|Title of host publication||EndoText|
|Editors||KR Feingold, B Anawalt, A Boyce|
|Place of Publication||South Dartmouth (MA)|
|Number of pages||35|
|Publication status||Published - 2019|
Craniopharyngiomas are rare intracranial tumors that mainly arise in the sellar/parasellar (particularly suprasellar) region. They present in both children and adults with a wide range of clinical manifestations. Histologically, they are benign tumors with distinct adamantinomatous and papillary subtypes. Beta-catenin gene mutations have been identified in the adamantinomatous subtype and activating mutations in BRAF (V600E) in the papillary variant, opening further avenues in our understanding of their pathogenesis. Despite their benign classification, management is challenging due to unpredictable growth and the involvement of adjacent critical structures particularly for vision and hypothalamo-pituitary function. Surgery with or without external irradiation currently represents the mainstay of therapy for most patients; however, the optimal protocol for the management of these tumors has not yet been established.

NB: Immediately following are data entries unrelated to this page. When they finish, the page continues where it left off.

==> src/rdc_radar_timing.sv <==
// radar support logic: converter, reference chain, tilt, heater, bus slave
`timescale 1ns/1ns
module rdc_radar_timing #(
  parameter int MOVE_LIMIT = rdc_pkg::MOVE_CYCLES
) (
  input wire logic aclk,
  input wire logic aresetn,
  input wire logic [rdc_pkg::ADDR_W-1:0] s_axi_awaddr,
  input wire logic s_axi_awvalid,
  output logic s_axi_awready,
  input wire logic [31:0] s_axi_wdata,
  input wire logic [3:0] s_axi_wstrb,
  input wire logic s_axi_wvalid,
  output logic s_axi_wready,
  output logic [1:0] s_axi_bresp,
  output logic s_axi_bvalid,
  input wire logic s_axi_bready,
  input wire logic [rdc_pkg::ADDR_W-1:0] s_axi_araddr,
  input wire logic s_axi_arvalid,
  output logic s_axi_arready,
  output logic [31:0] s_axi_rdata,
  output logic [1:0] s_axi_rresp,
  output logic s_axi_rvalid,
  input wire logic s_axi_rready,
  input wire logic [rdc_pkg::NUM_IN-1:0] pulse_rate_input,
  input wire logic [rdc_pkg::SEL_W-1:0] input_select,
  input wire logic count_window,
  input wire logic readout_cmd,
  input wire logic readout_clk,
  output logic serial_pos,
  output logic serial_neg,
  input wire logic master_osc,
  input wire logic ref_clk_3k2,
  output logic osc_speed_up,
  output logic osc_speed_down,
  output logic ref_locked,
  output logic sub_fc,
  output logic sub_fc_a,
  output logic sub_fc_b,
  output logic sub_fc_c,
  input wire logic self_test_sw,
  output logic vel_test_tone,
  output logic alt_test_tone,
  input wire logic [1:0] antenna_selector,
  input wire logic tilt_cmd,
  input wire logic limit_pos1,
  input wire logic limit_pos2,
  output logic drive_pos1,
  output logic drive_pos2,
  input wire logic sense_pos1,
  input wire logic sense_pos2,
  output logic pos1_ind,
  output logic pos2_ind,
  input wire logic [rdc_pkg::TEMP_W-1:0] antenna_temp,
  input wire logic main_pwr,
  output logic heater_on,
  input wire logic range_good,
  input wire logic vel_good,
  input wire logic range_scale,
  output logic range_valid_ind,
  output logic vel_valid_ind,
  output logic range_scale_ind
);
  import rdc_pkg::*;

  localparam int TMR_W = $clog2(MOVE_LIMIT + 1);
  localparam int BIT_A = $clog2(FC_DIV_A) - 1;
  localparam int BIT_B = $clog2(FC_DIV_B) - 1;
  localparam int BIT_C = $clog2(FC_DIV_C) - 1;
  localparam int MOD_W = $clog2(MO_DIV);
  localparam int NSYNC = NUM_IN + SEL_W + 17;

  if (MOVE_LIMIT < 2) begin : g_bad_move
    $error("rdc_radar_timing: MOVE_LIMIT must be at least 2");
  end

  // ---------------------------------------------------------------
  // pin synchronisers
  // ---------------------------------------------------------------
  // temperature bits are synchronised as a bus: it drifts far slower
  // than the clock, so a split sample is rare and lasts one clock at worst
  logic [NSYNC-1:0] pin_meta_ff;
  logic [NSYNC-1:0] pin_sync_ff;
  logic [NSYNC-1:0] pins;
  logic [NUM_IN-1:0] pri_s;
  logic [SEL_W-1:0] sel_s;
  logic win_s, rd_s, rclk_s, mo_s, ref_s, test_s, cmd_s;
  logic lim1_s, lim2_s, sns1_s, sns2_s, pwr_s, rg_s, vg_s, rs_s;
  logic [1:0] asel_s;
  logic [TEMP_W-1:0] temp_s;

  assign pins = {pulse_rate_input, input_select, count_window, readout_cmd,
                 readout_clk, master_osc, ref_clk_3k2, self_test_sw, tilt_cmd,
                 limit_pos1, limit_pos2, sense_pos1, sense_pos2, main_pwr,
                 range_good, vel_good, range_scale, antenna_selector};

  always_ff @(posedge aclk) begin
    if (!aresetn) begin
      pin_meta_ff <= '0;
      pin_sync_ff <= '0;
    end else begin
      pin_meta_ff <= pins;
      pin_sync_ff <= pin_meta_ff;
    end
  end

  assign {pri_s, sel_s, win_s, rd_s, rclk_s, mo_s, ref_s, test_s, cmd_s,
          lim1_s, lim2_s, sns1_s, sns2_s, pwr_s, rg_s, vg_s, rs_s,
          asel_s} = pin_sync_ff;

  logic [TEMP_W-1:0] temp_meta_ff;
  logic [TEMP_W-1:0] temp_sync_ff;

  always_ff @(posedge aclk) begin
    if (!aresetn) begin
      temp_meta_ff <= '0;
      temp_sync_ff <= '0;
    end else begin
      temp_meta_ff <= antenna_temp;
      temp_sync_ff <= temp_meta_ff;
    end
  end
  assign temp_s = temp_sync_ff;

  // edge detection on the synchronised copies only
  logic [NUM_IN-1:0] pri_d_ff;
  logic rclk_d_ff, mo_d_ff, ref_d_ff;
  logic [NUM_IN-1:0] pri_rise;
  logic rclk_rise, mo_rise, ref_rise;

  always_ff @(posedge aclk) begin
    if (!aresetn) begin
      pri_d_ff <= '0;
      rclk_d_ff <= 1'b0;
      mo_d_ff <= 1'b0;
      ref_d_ff <= 1'b0;
    end else begin
      pri_d_ff <= pri_s;
      rclk_d_ff <= rclk_s;
      mo_d_ff <= mo_s;
      ref_d_ff <= ref_s;
    end
  end

  assign pri_rise = pri_s & ~pri_d_ff;
  assign rclk_rise = rclk_s & ~rclk_d_ff;
  assign mo_rise = mo_s & ~mo_d_ff;
  assign ref_rise = ref_s & ~ref_d_ff;

  // ---------------------------------------------------------------
  // serial word converter
  // ---------------------------------------------------------------
  logic [WORD_W-1:0] last_word;

  rdc_converter #(.WIDTH(WORD_W)) u_conv (
    .aclk(aclk),
    .aresetn(aresetn),
    .pulse(pri_rise[sel_s]),
    .gate_open(win_s),
    .readout(rd_s),
    .shift_step(rclk_rise),
    .ser_p(serial_pos),
    .ser_n(serial_neg),
    .last_word(last_word)
  );

  // ---------------------------------------------------------------
  // reference chain
  // ---------------------------------------------------------------
  logic [MOD_W-1:0] mo_cnt_ff;
  logic [FCD_W-1:0] fc_cnt_ff;
  logic fc_d_ff;
  logic fc_rise;

  always_ff @(posedge aclk) begin
    if (!aresetn) begin
      mo_cnt_ff <= '0;
      fc_d_ff <= 1'b0;
    end else begin
      if (mo_rise) begin
        mo_cnt_ff <= mo_cnt_ff + 1'b1;
      end
      fc_d_ff <= mo_cnt_ff[MOD_W-1];
    end
  end
  assign fc_rise = mo_cnt_ff[MOD_W-1] & ~fc_d_ff;

  always_ff @(posedge aclk) begin
    if (!aresetn) begin
      fc_cnt_ff <= '0;
    end else if (fc_rise) begin
      fc_cnt_ff <= fc_cnt_ff + 1'b1;
    end
  end

  always_ff @(posedge aclk) begin
    if (!aresetn) begin
      sub_fc <= 1'b0;
      sub_fc_a <= 1'b0;
      sub_fc_b <= 1'b0;
      sub_fc_c <= 1'b0;
    end else begin
      sub_fc <= mo_cnt_ff[MOD_W-1];
      sub_fc_a <= fc_cnt_ff[BIT_A];
      sub_fc_b <= fc_cnt_ff[BIT_B];
      sub_fc_c <= fc_cnt_ff[BIT_C];
    end
  end

  // master edges per reference period steer the oscillator control
  logic [REF_W-1:0] ref_cnt_ff;
  logic [REF_W-1:0] ref_meas_ff;

  always_ff @(posedge aclk) begin
    if (!aresetn) begin
      ref_cnt_ff <= '0;
      ref_meas_ff <= '0;
      osc_speed_up <= 1'b0;
      osc_speed_down <= 1'b0;
      ref_locked <= 1'b0;
    end else if (ref_rise) begin
      ref_cnt_ff <= {{(REF_W-1){1'b0}}, mo_rise};
      ref_meas_ff <= ref_cnt_ff;
      osc_speed_up <= ref_cnt_ff < REF_W'(REF_RATIO);
      osc_speed_down <= ref_cnt_ff > REF_W'(REF_RATIO);
      ref_locked <= ref_cnt_ff == REF_W'(REF_RATIO);
    end else if (mo_rise && !(&ref_cnt_ff)) begin
      ref_cnt_ff <= ref_cnt_ff + 1'b1;
    end
  end

  // ---------------------------------------------------------------
  // self test tones
  // ---------------------------------------------------------------
  logic [1:0] ctrl_ff;
  logic test_active;

  assign test_active = test_s | ctrl_ff[CTRL_TEST_BIT];

  always_ff @(posedge aclk) begin
    if (!aresetn) begin
      vel_test_tone <= 1'b0;
      alt_test_tone <= 1'b0;
    end else begin
      vel_test_tone <= test_active & fc_cnt_ff[BIT_C];
      alt_test_tone <= test_active & fc_cnt_ff[BIT_B];
    end
  end

  a_test_tones: assert property (@(posedge aclk) disable iff (!aresetn)
    !test_active |=> !vel_test_tone && !alt_test_tone)
    else $error("test tone out while test is off");

  // ---------------------------------------------------------------
  // antenna tilt
  // ---------------------------------------------------------------
  rdc_tilt_e tilt_ff;
  logic target2_ff;
  logic move_late_ff;
  logic [TMR_W-1:0] tmr_ff;
  logic want2;
  logic at_want;
  logic at_target;

  assign want2 = (asel_s == SEL_POS2) || ((asel_s == SEL_AUTO) && cmd_s);
  assign at_want = want2 ? lim2_s : lim1_s;
  assign at_target = target2_ff ? lim2_s : lim1_s;

  always_ff @(posedge aclk) begin
    if (!aresetn) begin
      tilt_ff <= TILT_IDLE;
      target2_ff <= 1'b0;
      tmr_ff <= '0;
      move_late_ff <= 1'b0;
    end else begin
      case (tilt_ff)
        TILT_IDLE: begin
          tmr_ff <= '0;
          if (!at_want && (!move_late_ff || (want2 != target2_ff))) begin
            tilt_ff <= TILT_MOVE;
            target2_ff <= want2;
            move_late_ff <= 1'b0;
          end
        end
        TILT_MOVE: begin
          tmr_ff <= tmr_ff + 1'b1;
          if (at_target || (want2 != target2_ff)) begin
            tilt_ff <= TILT_IDLE;
            tmr_ff <= '0;
          end else if (tmr_ff == TMR_W'(MOVE_LIMIT - 1)) begin
            tilt_ff <= TILT_IDLE;
            tmr_ff <= '0;
            move_late_ff <= 1'b1;
          end
        end
        default: begin
          tilt_ff <= TILT_IDLE;
        end
      endcase
    end
  end

  // a timed-out move stays stopped until the request changes
  assign drive_pos1 = (tilt_ff == TILT_MOVE) && !target2_ff && !move_late_ff;
  assign drive_pos2 = (tilt_ff == TILT_MOVE) && target2_ff && !move_late_ff;

  a_drive_exclusive: assert property (@(posedge aclk) disable iff (!aresetn)
    !(drive_pos1 && drive_pos2)) else $error("both tilt lines driven");
  a_drive_limit: assert property (@(posedge aclk) disable iff (!aresetn)
    (drive_pos1 && lim1_s) |=> !drive_pos1)
    else $error("drive held at position limit");
  a_move_bound: assert property (@(posedge aclk) disable iff (!aresetn)
    tmr_ff < TMR_W'(MOVE_LIMIT)) else $error("move ran past its time");

  // ---------------------------------------------------------------
  // position and status discretes
  // ---------------------------------------------------------------
  always_ff @(posedge aclk) begin
    if (!aresetn) begin
      pos1_ind <= 1'b0;
      pos2_ind <= 1'b0;
      range_valid_ind <= 1'b0;
      vel_valid_ind <= 1'b0;
      range_scale_ind <= 1'b0;
    end else begin
      pos1_ind <= sns1_s;
      pos2_ind <= sns2_s;
      range_valid_ind <= rg_s;
      vel_valid_ind <= vg_s;
      range_scale_ind <= rs_s;
    end
  end

  a_pos_ind: assert property (@(posedge aclk) disable iff (!aresetn)
    pos1_ind == $past(sns1_s) && pos2_ind == $past(sns2_s))
    else $error("position indication does not follow contacts");

  // ---------------------------------------------------------------
  // heater
  // ---------------------------------------------------------------
  logic signed [TEMP_W-1:0] temp_sv;
  assign temp_sv = temp_s;

  always_ff @(posedge aclk) begin
    if (!aresetn) begin
      heater_on <= 1'b0;
    end else if (pwr_s || ctrl_ff[CTRL_HINH_BIT]) begin
      heater_on <= 1'b0;
    end else if (temp_sv <= HEAT_ON_F) begin
      heater_on <= 1'b1;
    end else if (temp_sv >= HEAT_OFF_F) begin
      heater_on <= 1'b0;
    end
  end

  a_heater_pwr: assert property (@(posedge aclk) disable iff (!aresetn)
    pwr_s |=> !heater_on) else $error("heater on with radar powered");
  a_heater_hyst: assert property (@(posedge aclk) disable iff (!aresetn)
    (!pwr_s && !ctrl_ff[CTRL_HINH_BIT] && temp_sv > HEAT_ON_F
     && temp_sv < HEAT_OFF_F) |=> heater_on == $past(heater_on))
    else $error("heater changed inside band");

  // ---------------------------------------------------------------
  // register bus
  // ---------------------------------------------------------------
  function automatic logic addr_mapped(input logic [ADDR_W-1:0] a);
    logic [ADDR_W-1:0] w;
    w = {a[ADDR_W-1:2], 2'h0};
    return (w == A_CTRL) || (w == A_STATUS) || (w == A_WORD) || (w == A_REFMEAS);
  endfunction

  logic aw_got_ff, w_got_ff;
  logic [ADDR_W-1:0] awaddr_ff;
  logic [31:0] wdata_ff;
  logic wstrb0_ff;
  logic [ADDR_W-1:0] ar_word;

  assign s_axi_awready = !aw_got_ff && !s_axi_bvalid;
  assign s_axi_wready = !w_got_ff && !s_axi_bvalid;
  assign s_axi_arready = !s_axi_rvalid;
  assign ar_word = {s_axi_araddr[ADDR_W-1:2], 2'h0};

  always_ff @(posedge aclk) begin
    if (!aresetn) begin
      aw_got_ff <= 1'b0;
      w_got_ff <= 1'b0;
      awaddr_ff <= '0;
      wdata_ff <= '0;
      wstrb0_ff <= 1'b0;
      s_axi_bvalid <= 1'b0;
      s_axi_bresp <= RESP_OKAY;
      ctrl_ff <= CTRL_RST;
    end else begin
      if (s_axi_awvalid && s_axi_awready) begin
        aw_got_ff <= 1'b1;
        awaddr_ff <= s_axi_awaddr;
      end
      if (s_axi_wvalid && s_axi_wready) begin
        w_got_ff <= 1'b1;
        wdata_ff <= s_axi_wdata;
        wstrb0_ff <= s_axi_wstrb[0];
      end
      if (aw_got_ff && w_got_ff && !s_axi_bvalid) begin
        aw_got_ff <= 1'b0;
        w_got_ff <= 1'b0;
        s_axi_bvalid <= 1'b1;
        s_axi_bresp <= addr_mapped(awaddr_ff) ? RESP_OKAY : RESP_SLVERR;
        if ({awaddr_ff[ADDR_W-1:2], 2'h0} == A_CTRL && wstrb0_ff) begin
          ctrl_ff <= wdata_ff[1:0];
        end
      end else if (s_axi_bvalid && s_axi_bready) begin
        s_axi_bvalid <= 1'b0;
      end
    end
  end

  always_ff @(posedge aclk) begin
    if (!aresetn) begin
      s_axi_rvalid <= 1'b0;
      s_axi_rdata <= '0;
      s_axi_rresp <= RESP_OKAY;
    end else if (s_axi_arvalid && s_axi_arready) begin
      s_axi_rvalid <= 1'b1;
      s_axi_rresp <= addr_mapped(s_axi_araddr) ? RESP_OKAY : RESP_SLVERR;
      case (ar_word)
        A_CTRL: s_axi_rdata <= {30'h00000000, ctrl_ff};
        A_STATUS: s_axi_rdata <= {22'h000000, move_late_ff, ref_locked,
                                  heater_on, pos2_ind, pos1_ind, drive_pos2,
                                  drive_pos1, tilt_ff == TILT_MOVE, test_active,
                                  ser_word_busy()};
        A_WORD: s_axi_rdata <= {17'h00000, last_word};
        A_REFMEAS: s_axi_rdata <= {20'h00000, ref_meas_ff};
        default: s_axi_rdata <= 32'h00000000;
      endcase
    end else if (s_axi_rvalid && s_axi_rready) begin
      s_axi_rvalid <= 1'b0;
    end
  end

  function automatic logic ser_word_busy();
    return rd_s;
  endfunction
endmodule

Further management options include intracystic irradiation or bleomycin, stereotactic radiosurgery, systemic chemotherapy, or targeted BRAF inhibitors (for the papillary subtype); however, the outcomes of these approaches have not yet been validated with large scale clinical trials. Following treatment, patients face a high burden of morbidity due to visual, endocrine, hypothalamic, and neuropsychological dysfunction, and long-term mortality rates are substantially elevated compared with the general population.